Many conversations or debates on retouching and photo manipulation will include the work of the famous Ansel Adams. Adams is known for his striking black and white landscapes with excellence in tone variety. He used dodging and burning while printing from negatives in the darkroom. While exposing the photo paper, he would dodge certain areas by usually using cardboard to shade an area and protect it from being exposed. This would result in a lighter section than the original. Or, he would burn by using cardboard with a small hole that let a ray of light through, which would expose the certain area to more light and make that section darker.

With purists, this was more acceptable than manipulating the negative as he was only creating what he saw with his own eyes while capturing the landscape. Our eyes are more sensitive and can differentiate between so many more shades than a negative or a digital camera, for that matter. Think about a scene you’re trying to photograph that might have an intense highlight as well as a deep shadow. Your eye can see the detail in both, but the highlight is too bright and or the shadow too dark when you take the picture. 

Retouching didn’t stop with correcting tonal inaccuracies, though. In 1846 the first known act of retouching was performed by Calvert Richard Jones when he removed the fifth figure from an image of five friars on a rooftop in Malta. Four were clustered together, but a fifth was standing separately and interrupted the scene in Jones’s view. He blotted out the negative paper figure by using India ink, which, in the positive print, added white sky where the fifth friar stood.

Since then, photographers and retouching specialists would scrape their film with knives, draw or paint on top of it and even paste multiple negatives together to create a single desired print. 

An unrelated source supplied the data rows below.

==> config.mk <==
export PLATFORM = sky130hd
export DESIGN_NAME = adc_channel_scan_sequencer
export DESIGN_NICKNAME = d
export VERILOG_FILES = /design/src/acs_pkg.sv /design/src/acs_scan.sv /design/src/adc_channel_scan_sequencer.sv
export VERILOG_INCLUDE_DIRS = /design/src /design/src/src
export SDC_FILE = /design/constraint.sdc
export NUM_CORES = 1
export LEC_CHECK = 0
export BUFFER_PORTS_ARGS = -buffer_cell sky130_fd_sc_hd__buf_2
export CORE_MARGIN = 8
export CORE_UTILIZATION = 64
export CTS_CLUSTER_SIZE = 14
export DETAILED_ROUTE_END_ITERATION = 16
export PLACE_DENSITY_LB_ADDON = 0.08
export SYNTH_ARGS = -nofsm -noshare
export SYNTH_HDL_FRONTEND = slang
export SYNTH_SLANG_ARGS = --single-unit
==> constraint.sdc <==
create_clock -name clk -period 4.4 [get_ports clk]
set_input_delay 0.44 -clock clk [delete_from_list [all_inputs] [get_ports clk]]
set_output_delay 0.44 -clock clk [all_outputs]
set_load 0.02 [all_outputs]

This form of etching became especially popular with portrait photographers for producing perfect images for their clients, from reducing waste lines to removing freckles and wrinkles. They could even correct squint eyes, fix crooked noses and remove stray hairs and wrinkles in dresses.

"Reducing size of stout subjects." Image credit: Complete self-instructing library of practical photography via Archive.org // Public Domain

"Reducing size of stout subjects." Image credit: Complete self-instructing library of practical photography via Archive.org // Public Domain

There was and still is arguments about the ethics and appropriateness of extensive retouching in the modern-day. My take on it? I would remove everything that is not permanent, like pimples and sores, and then soften things that are, like wrinkles and scars. I believe that a person’s wrinkles, scars and blemishes tell their story, and if you take that away, you start taking away bits of that person, and you will be left with an empty shell.